§ Entries supplied
===== config.mk =====
export PLATFORM = sky130hd
export DESIGN_NAME = audio_frame_capture_flat
export DESIGN_NICKNAME = d
export VERILOG_FILES = /design/src/rtl/audio_frame_capture_if.sv /design/src/rtl/audio_frame_capture.sv /design/src/flat_wrapper.sv
export SDC_FILE = /design/constraint.sdc
export NUM_CORES = 1
export LEC_CHECK = 0
export BUFFER_PORTS_ARGS = -buffer_cell sky130_fd_sc_hd__buf_2
export CAP_MARGIN = 10
export CORE_ASPECT_RATIO = 1.25
export CORE_MARGIN = 2
export CORE_UTILIZATION = 61
export DETAILED_ROUTE_END_ITERATION = 10
export PLACE_DENSITY = 0.79
export SKIP_CTS_REPAIR_TIMING = 1
export SYNTH_ARGS = -nofsm -noshare
export SYNTH_HDL_FRONTEND = slang
export SYNTH_SLANG_ARGS = --single-unit

===== constraint.sdc =====
create_clock -name AUD_XCK -period 5.34 [get_ports AUD_XCK]
set_input_delay 0.534 -clock AUD_XCK [delete_from_list [all_inputs] [get_ports AUD_XCK]]
set_output_delay 0.534 -clock AUD_XCK [all_outputs]
set_load 0.005 [all_outputs]

===== src/rtl/audio_frame_capture_if.sv =====
// ---------------------------------------------------------------------------
// audio_frame_capture_if
// Valid/ready stereo frame port between the capture stage and the
// playback/processing path.
//   out_valid  : head frame present (driven by master)
//   out_ready  : consumer accepts the head frame (driven by slave)
//   out_left   : head-of-queue left sample, signed 16-bit
//   out_right  : head-of-queue right sample, signed 16-bit
// ---------------------------------------------------------------------------
interface audio_frame_capture_if;
  logic        out_valid;
  logic        out_ready;
  logic [15:0] out_left;
  logic [15:0] out_right;

  modport master (
    output out_valid,
    output out_left,
    output out_right,
    input  out_ready
  );

  modport slave (
    input  out_valid,
    input  out_left,
    input  out_right,
    output out_ready
  );
endinterface


===== src/rtl/audio_frame_capture.sv =====
// ---------------------------------------------------------------------------
// audio_frame_capture
// Captures one left and one right 16-bit sample per LRCK period from the I2S
// deserializer, applies a 4-bit volume shift, and queues completed stereo
// frames in a small FIFO presented on a valid/ready port.
//
// Parameters:
//   FIFO_DEPTH     stereo frames buffered (power of two, 2..64)
//   CAPTURE_DELAY  AUD_XCK cycles from detected LRCK edge to sample latch (1..8)
// Ports:
//   AUD_XCK     clock for all logic
//   reset_n     synchronous active-low reset
//   AUD_LRCK    word clock, asynchronous, synchronized here
//   audiodata   parallel signed sample word
//   voi         volume, 0 = mute, 15 = unity
//   frame       valid/ready frame port (master side)
//   fifo_level  frames currently stored
//   overflow    sticky: a frame was dropped because the FIFO was full
// ---------------------------------------------------------------------------
module audio_frame_capture #(
  parameter int FIFO_DEPTH    = 8,
  parameter int CAPTURE_DELAY = 4
) (
  input  logic                          AUD_XCK,
  input  logic                          reset_n,
  input  logic                          AUD_LRCK,
  input  logic [15:0]                   audiodata,
  input  logic [3:0]                    voi,
  audio_frame_capture_if.master         frame,
  output logic [$clog2(FIFO_DEPTH):0]   fifo_level,
  output logic                          overflow
);

  localparam int AW = $clog2(FIFO_DEPTH);
  localparam int CW = 3;

  typedef enum logic [1:0] {
    S_IDLE,
    S_WAIT,
    S_CAPTURE
  } state_e;

  // ---------------- LRCK synchronizer and edge detect ----------------
  logic lrck_meta_q, lrck_sync_q, lrck_prev_q;
  logic lrck_edge;

  // NOTE: sequential state uses non-blocking (<=) so every flop samples the
  // pre-edge value of its source; blocking here would collapse the chain.
  always_ff @(posedge AUD_XCK) begin
    if (!reset_n) begin
      lrck_meta_q <= 1'b0;
      lrck_sync_q <= 1'b0;
      lrck_prev_q <= 1'b0;
    end else begin
      lrck_meta_q <= AUD_LRCK;
      lrck_sync_q <= lrck_meta_q;
      lrck_prev_q <= lrck_sync_q;
    end
  end

  assign lrck_edge = lrck_sync_q ^ lrck_prev_q;

  // ---------------- capture FSM ----------------
  state_e          state_q, state_d;
  logic [CW-1:0]   cnt_q, cnt_d;
  logic            is_left_q, is_left_d;
  logic            capture;

  always_ff @(posedge AUD_XCK) begin
    if (!reset_n) begin
      state_q   <= S_IDLE;
      cnt_q     <= '0;
      is_left_q <= 1'b0;
    end else begin
      state_q   <= state_d;
      cnt_q     <= cnt_d;
      is_left_q <= is_left_d;
    end
  end

  // NOTE: every signal gets a default before the case so no path leaves it
  // unassigned, which would otherwise infer a latch.
  always_comb begin
    state_d   = state_q;
    cnt_d     = cnt_q;
    is_left_d = is_left_q;
    capture   = 1'b0;
    unique case (state_q)
      S_IDLE: begin
        // Edges arriving in WAIT/CAPTURE are ignored; only IDLE looks.
        if (lrck_edge) begin
          is_left_d = lrck_sync_q;  // rising edge closes the left word
          cnt_d     = CW'(CAPTURE_DELAY - 1);
          state_d   = S_WAIT;
        end
      end
      S_WAIT: begin
        if (cnt_q == '0) state_d = S_CAPTURE;
        else             cnt_d   = cnt_q - 1'b1;
      end
      S_CAPTURE: begin
        capture = 1'b1;
        state_d = S_IDLE;
      end
      default: state_d = S_IDLE;
    endcase
  end

  // ---------------- volume scaling ----------------
  logic signed [15:0] sample_s;
  logic        [15:0] scaled;
  logic        [3:0]  shamt;

  always_comb begin
    sample_s = audiodata;
    shamt    = 4'd15 - voi;
    scaled   = (voi == 4'd0) ? 16'h0000 : 16'(sample_s >>> shamt);
  end

  // ---------------- left holding register ----------------
  logic [15:0] left_q;
  logic        have_left_q;
  logic        push;

  always_ff @(posedge AUD_XCK) begin
    if (!reset_n) begin
      left_q      <= '0;
      have_left_q <= 1'b0;
    end else if (capture) begin
      if (is_left_q) begin
        left_q      <= scaled;   // a second left overwrites the held one
        have_left_q <= 1'b1;
      end else begin
        have_left_q <= 1'b0;     // right consumes (or discards as orphan)
      end
    end
  end

  assign push = capture & ~is_left_q & have_left_q;

  // ---------------- frame FIFO ----------------
  logic [31:0]   mem [FIFO_DEPTH];
  logic [AW-1:0] wr_ptr_q, rd_ptr_q;
  logic [AW:0]   count_q, count_d;
  logic          overflow_q;
  logic          valid, full, pop, wr_en;
  logic [31:0]   head;

  assign valid = (count_q != '0);
  assign full  = (count_q == (AW+1)'(FIFO_DEPTH));
  assign pop   = valid & frame.out_ready;
  // When full, a push only lands if the head leaves in the same cycle.
  assign wr_en = push & (~full | pop);

  always_comb begin
    count_d = count_q;
    unique case ({wr_en, pop})
      2'b10:   count_d = count_q + 1'b1;
      2'b01:   count_d = count_q - 1'b1;
      default: count_d = count_q;
    endcase
  end

  always_ff @(posedge AUD_XCK) begin
    if (!reset_n) begin
      wr_ptr_q   <= '0;
      rd_ptr_q   <= '0;
      count_q    <= '0;
      overflow_q <= 1'b0;
    end else begin
      count_q <= count_d;
      if (wr_en) wr_ptr_q <= wr_ptr_q + 1'b1;
      if (pop)   rd_ptr_q <= rd_ptr_q + 1'b1;
      if (push && full && !pop) overflow_q <= 1'b1;
    end
  end

  // NOTE: the storage array has no reset; stale entries are never visible
  // because the outputs are gated by valid.
  always_ff @(posedge AUD_XCK) begin
    if (wr_en) mem[wr_ptr_q] <= {left_q, scaled};
  end

  assign head            = mem[rd_ptr_q];
  assign frame.out_valid = valid;
  assign frame.out_left  = valid ? head[31:16] : 16'h0000;
  assign frame.out_right = valid ? head[15:0]  : 16'h0000;
  assign fifo_level      = count_q;
  assign overflow        = overflow_q;

endmodule


===== src/flat_wrapper.sv =====
// flat-port wrapper written by rule: the top's interface ports become plain ports
module audio_frame_capture_flat 
#(
  parameter int FIFO_DEPTH    = 8,
  parameter int CAPTURE_DELAY = 4
)
  (AUD_XCK, reset_n, AUD_LRCK, audiodata, voi, fifo_level, overflow, frame_out_valid, frame_out_left, frame_out_right, frame_out_ready);
  audio_frame_capture_if frame_i ();
  input  logic AUD_XCK;
  input  logic reset_n;
  input  logic AUD_LRCK;
  input  logic [15:0] audiodata;
  input  logic [3:0] voi;
  output logic [$clog2(FIFO_DEPTH):0] fifo_level;
  output logic overflow;
  output wire logic [$bits(frame_i.out_valid)-1:0] frame_out_valid;
  output wire logic [$bits(frame_i.out_left)-1:0] frame_out_left;
  output wire logic [$bits(frame_i.out_right)-1:0] frame_out_right;
  input wire logic [$bits(frame_i.out_ready)-1:0] frame_out_ready;
  assign frame_out_valid = frame_i.out_valid;
  assign frame_out_left = frame_i.out_left;
  assign frame_out_right = frame_i.out_right;
  assign frame_i.out_ready = frame_out_ready;
  audio_frame_capture #(.FIFO_DEPTH(FIFO_DEPTH), .CAPTURE_DELAY(CAPTURE_DELAY)) u_core (.AUD_XCK(AUD_XCK), .reset_n(reset_n), .AUD_LRCK(AUD_LRCK), .audiodata(audiodata), .voi(voi), .frame(frame_i), .fifo_level(fifo_level), .overflow(overflow));
endmodule

==> results.cfg, run 1 <==
[detailed_routing]
ant_nets = 0
vias = 6873
vias_per_cell = 6.43
avgRoutedWirePerCell_um = 24.4
firstDrtPassIters = 5
drc = 0
routed_wirelength_um = 26100
drtIter0Drc = 637

[clock_network]
cts.sinks = 296
h-tree-depth = 1
clkTransAtPathRegs_ns = 0.06
insertion_delay_ns = 0.53
cts_buffer_depth = 3
cts_buffers = 28
tritoncts = built
root_buffer = clkbuf_16

[logic_synthesis]
synth-edff-count = 256
synth-main-ff-cell = edfxtp_1
synthTopCellsByArea = edfxtp_1 62%, mux4_2 14%, dfxtp_1 6.4%
synth.net_count = 750
netlist.top_cell.by_area = edfxtp_1
synth-seq-area-share_pct = 68.2
ys_warn_count = 0
ys_types = 68
ys_async_sr_fraction_pct = 0
avgSynthCellArea_sq_um = 17.3
synth_cells = 719
synth_top_area_share_pct = 61.7
syn_area_sq_um = 12500
ys_ff_latch = 296

[flow_run]
cap_violations = 0

[die]
io_pins = 62
initial_utilization_pct = 62.0
die_width_um = 132
placementRows = 58
dieArea_sq_um = 21600
fp.dieH_um = 164
coreArea_sq_um = 20100

[grt]
grt_pass1_wl_um = 40300
grt_start_max_net_pins = 48
antenna_found_initial = 0
grt_util_all_layers_pct = 24.8
overflow = 0
grt_pass1_vias = 7005

[final_layout]
fin_nets = 808
finalNonFillerCells = 1069
utilization_pct = 69.9
num_antenna_cells = 0
drive_gt1_share_pct = 28.4
areaGrowthSynthToFinish_pct = 12.9
finish.instance_area_sq_um = 14100

[critical_path]
setup.worst_path.end_class = primary output
crit_path_start_kind = flop
endpoint = frame_out_right[0]
path_class = reg2out
worstRegToRegCells = 11
arrival_ns = 3.05
reg2reg_to = u_core.fifo_level[2]$_SDFFE_PN0P_
cp_data_required_time_ns = 4.81
r2r-start = u_core.fifo_level[0]$_SDFFE_PN0P_
regToRegSetupSlack_ns = 1.91
critPathMaxFanout = 47

[timing]
post-route-period-util_pct = 67.2
period_needed_ns = 3.59
finalHoldViolCount = 0
rsz0062_at_grt = false
fin_setup_tns_ns = 0
drv_slew = 0
hold_slack_ns = 0.221
fin_worst_skew_ns = 0.0112
setup_ws_ns = 1.75
setup_viol = 0
fmax_ghz = 0.279
tightestPinTransition_ns = 1.02
slew_headroom_pct = 31.6

[pwr]
power_mw = 4.91
irDropWorstVdd_mv = 0.290
leakagePower_nw = 4.62
power_density_nw_per_um2 = 349

[placed_design]
dpl.hpwl_um = 15200
place.gp.congestion = 0.827
placed_cell_area_sq_um = 13000
pre_cts_ws_ns = 1.96
dp.cells = 1016
io_buffers = 61

[worst_hold_path]
hp-class = in2reg

[outcome]
status = complete, no violations
-- Yosys cell counts, drive strengths merged (2+ instances only) --
library cell / count
ha: 7
xnor2: 2
nor3: 10
dfxtp: 40
xor2: 4
mux2: 4
buf: 32
o211ai: 2
nand2: 18
edfxtp: 256
o22ai: 4
o21ai: 20
a32o: 2
a21o: 2
nand3: 15
o31ai: 3
a21oi: 18
nand2b: 9
nor2b: 5
or2: 4
and2: 7
nor2: 66
o2bb2ai: 2
nand3b: 2
mux2i: 48
a211oi: 2
mux4: 78
clkbuf: 13
a21boi: 2
a31oi: 3
or3: 5
or4: 2
inv: 9
-- final cells by class --
cell class                 instances  area [sq um]
timing repair buffer              73           395
clock inverter                    19           298
tap                              270           338
fill                            1295          6050
multi-input combinational        369          3730
clock buffer                      33           771
sequential                       296          8490
inverter                           9          33.8
-- routing by layer --
layer	vias up	track usage [%]	share of wire, %
li1	2983	-	-
met1	3524	32.4	39
met2	307	43.5	52
met3	59	2.99	5.7
met4	0	9.34	3.2
met5	-	0	0
-- placed cells by master, fill, tap and decap left out, types with 3 or more instances in the layout --
cell and count:
o31ai_1 3, o22ai_1 4, buf_2 61, nor2_4 7, o21ai_1 5, or2_2 3, a21oi_1 18, xor2_1 4
ha_1 7, mux2i_1 48, buf_4 11, and2_1 7, or3_1 4, a31oi_1 3, nand2_1 18, clkbuf_16 29
edfxtp_1 256, mux4_2 78, nand3_1 15, nand2b_1 9, nor3_1 8, nor2_1 59, inv_1 7, clkinv_2 3
dfxtp_1 37, bufinv_16 7, clkinvlp_4 3, o21ai_0 13, clkbuf_8 3, nor2b_1 5
-- power by group --
group | total (mW) | switching (mW) | internal [mW] | leakage, nW
Combinational | 0.162 | 0.106 | 0.0564 | 1.45
Sequential | 2.52 | 0.00284 | 2.51 | 2.66
Clock | 2.23 | 0.849 | 1.38 | 0.514
Total | 4.91 | 0.958 | 3.95 | 4.62
-- sequential cells by signal, indices dropped and copies added (netlist names), named ones only --
signal and count:
u_core.is_left_q 1, u_core.fifo_level 4, u_core.overflow 1, u_core.state_q 2, u_core.wr_ptr_q 3, u_core.cnt_q 3
u_core.have_left_q 1, u_core.lrck_sync_q 1, u_core.left_q 16, u_core.rd_ptr_q 3, u_core.lrck_meta_q 1, u_core.mem 256
u_core.lrck_prev_q 1
-- critical path, stage by stage (launching register included) --
cell and delay [ns]:
dfxtp_4 0.95, buf_4 0.48, mux4_2 0.55, mux2i_1 0.23
nor2_1 0.08, buf_2 0.18
-- worst min path at each step --
stage,from,end,cells after the start
finish,AUD_LRCK,u_core.lrck_meta_q$_SDFF_PN0_,2
global route,AUD_LRCK,u_core.lrck_meta_q$_SDFF_PN0_,2
CTS,AUD_LRCK,u_core.lrck_meta_q$_SDFF_PN0_,2
detailed placement,u_core.lrck_meta_q$_SDFF_PN0_,u_core.lrck_sync_q$_SDFF_PN0_,1
global placement,u_core.lrck_meta_q$_SDFF_PN0_,u_core.lrck_sync_q$_SDFF_PN0_,1
floorplan,u_core.lrck_meta_q$_SDFF_PN0_,u_core.lrck_sync_q$_SDFF_PN0_,1
-- kinds of logic after synthesis --
group	count (synthesis)	share of synthesized area [%]
multiplexers	130	18.4
adder cells (fa/ha/maj)	7	0.703
AO/OA/AOI/OAI	74	3.95
buffers and inverters	54	2.36
AND/OR/NAND/NOR	152	6.02
flip-flops	296	68.2
XOR/XNOR	6	0.422
Note: power is estimated with default switching activity, not from simulation.
==> run 2, diff against run 1 <==
--- a/config.mk
+++ b/config.mk
@@ -9,9 +9,9 @@
 export CAP_MARGIN = 10
 export CORE_ASPECT_RATIO = 1.25
 export CORE_MARGIN = 2
-export CORE_UTILIZATION = 61
+export CORE_UTILIZATION = 55
 export DETAILED_ROUTE_END_ITERATION = 10
-export PLACE_DENSITY = 0.79
+export PLACE_DENSITY = 0.76
 export SKIP_CTS_REPAIR_TIMING = 1
 export SYNTH_ARGS = -nofsm -noshare
 export SYNTH_HDL_FRONTEND = slang
==> constraint.sdc (replaced) <==
create_clock -name AUD_XCK -period 3.2 [get_ports AUD_XCK]
set_input_delay 0.32 -clock AUD_XCK [delete_from_list [all_inputs] [get_ports AUD_XCK]]
set_output_delay 0.32 -clock AUD_XCK [all_outputs]
set_load 0.005 [all_outputs]
==> results.cfg, run 2 (synthesis results as in run 1) <==
[flow_run]
cap_violations = 0

[final_layout]
fin_nets = 813
drive_gt1_share_pct = 28.4
layout_commonest_cell = edfxtp_1
finish.instance_area_sq_um = 13900
utilization_pct = 62.7
finalNonFillerCells = 1085
top_register = u_core.mem
num_antenna_cells = 0
areaGrowthSynthToFinish_pct = 11.9
layout_common_cells = 256 x edfxtp_1, 78 x mux4_2, 61 x buf_2
fillCellCount = 1549
largest_reg_flops = 256

[grt]
grt_util_all_layers_pct = 21.2
overflow = 0
grt_pass1_wl_um = 38700
antenna_found_initial = 0
grt.busiest_layer = met2
grt_pass1_vias = 6809
met2_usage_pct = 37.4
use_met3_pct = 2.46
met1_usage_pct = 28.6
grt_start_max_net_pins = 39

[die]
io_pins = 62
placementRows = 61
initial_utilization_pct = 56.1
coreArea_sq_um = 22200
die_width_um = 139
dieArea_sq_um = 23900
fp.dieH_um = 172

[clock_network]
insertion_delay_ns = 0.52
cts_buffer_depth = 3
cts.sinks = 296
tritoncts = built
cts_buffers = 27
root_buffer = clkbuf_16
clkTransAtPathRegs_ns = 0.06
h-tree-depth = 1

[worst_hold_path]
hp-class = in2reg
whs_endpoint = u_core.lrck_meta_q$_SDFF_PN0_
hold_path_startpoint = AUD_LRCK
worstHoldPathCells = 2

[critical_path]
regToRegSetupSlack_ns = 0.62
reg2reg_to = u_core.fifo_level[2]$_SDFFE_PN0P_
setup.worst_path.end_class = primary output
crit_path_start_kind = flop
critPathMaxStageDelay_ns = 0.56
worstRegToRegCells = 11
critPathMaxFanout = 38
slowest_stage = dfxtp_4
arrival_ns = 2.48
path_cells = buf_12 -> mux4_2 -> mux2i_1 -> nor2_1 -> buf_2
cp_data_required_time_ns = 2.88
r2r-start = u_core.fifo_level[1]$_SDFFE_PN0P_
path_class = reg2out

[timing]
fin_worst_skew_ns = 0.0187
setup_viol = 0
post-route-period-util_pct = 87.5
finalHoldViolCount = 0
rsz0062_at_grt = false
tightestPinTransition_ns = 0.827
fin_setup_tns_ns = 0
slew_headroom_pct = 44.9
hold_slack_ns = 0.00876
setup_ws_ns = 0.401
period_needed_ns = 2.80
drv_slew = 0
fmax_ghz = 0.357

[placed_design]
pre_cts_ws_ns = 0.638
io_buffers = 61
dpl.hpwl_um = 14800
place.gp.congestion = 0.843
dp.cells = 1036
placed_cell_area_sq_um = 13100

[detailed_routing]
firstDrtPassIters = 5
avgRoutedWirePerCell_um = 23.0
ant_nets = 0
routed_wirelength_um = 25000
vias_per_cell = 6.18
vias = 6709
drc = 0
drtIter0Drc = 557

[pwr]
power_mw = 7.48
leakagePower_nw = 4.62
power_density_nw_per_um2 = 537
irDropWorstVdd_mv = 0.461

[outcome]
status = complete, no violations
-- run 2: changes by cell type in the layout (fill, tap and decap cells not counted), sizes merged --
cell    delta
buf        +7
bufinv     -6
clkbuf     -3
clkinv     +6
inv        -1
-- run 2: report_power, final --
group          leakage [nW]  switching, mW  internal, mW
Clock                 0.415           1.33          1.68
Combinational          1.49          0.172        0.0959
Sequential             2.71        0.00457          4.19
-- run 2: critical path, delay by kind of cell (launching register included) --
family,cells,cell delay (ns)
AND/OR/NAND/NOR,1,0.07
multiplexers,2,0.83
flip-flops,1,0.56
buffers and inverters,2,0.48
-- run 2: per-layer routing --
metal	wire, um	vias up
met4	467	0
met2	13000	242
li1	-	2991
met1	9920	3444
met3	1580	32
met5	0	-
-- run 2: final cells by class --
type / instances / area, sq um / share of cell area (%)
sequential: 296 / 8490 / 61.0
multi-input combinational: 369 / 3740 / 26.8
clock buffer: 31 / 711 / 5.10
timing repair buffer: 79 / 465 / 3.34
tap: 283 / 354 / 2.54
clock inverter: 18 / 134 / 0.961
inverter: 9 / 33.8 / 0.242
-- run 2: worst max-delay path by stage --
stage	to	slack [ns]	cells after the start	from
3_5_place_dp	u_core.fifo_level[2]$_SDFFE_PN0P_	0.64	11	u_core.fifo_level[1]$_SDFFE_PN0P_
6_report	frame_out_right[5]	0.40	5	flop
5_1_grt	frame_out_right[5]	0.26	5	flop
4_1_cts	frame_out_right[5]	0.35	5	flop
3_3_place_gp	u_core.fifo_level[2]$_SDFFE_PN0P_	0.74	11	u_core.fifo_level[1]$_SDFFE_PN0P_
2_1_floorplan	u_core.mem[7][0]$_DFFE_PP_	0.35	4	u_core.state_q[0]$_SDFFE_PN0P_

§ Task brief
What belongs in the answer is each line of the listing that contains the word "included".

§ Task answer
-- critical path, stage by stage (launching register included) --
-- run 2: critical path, delay by kind of cell (launching register included) --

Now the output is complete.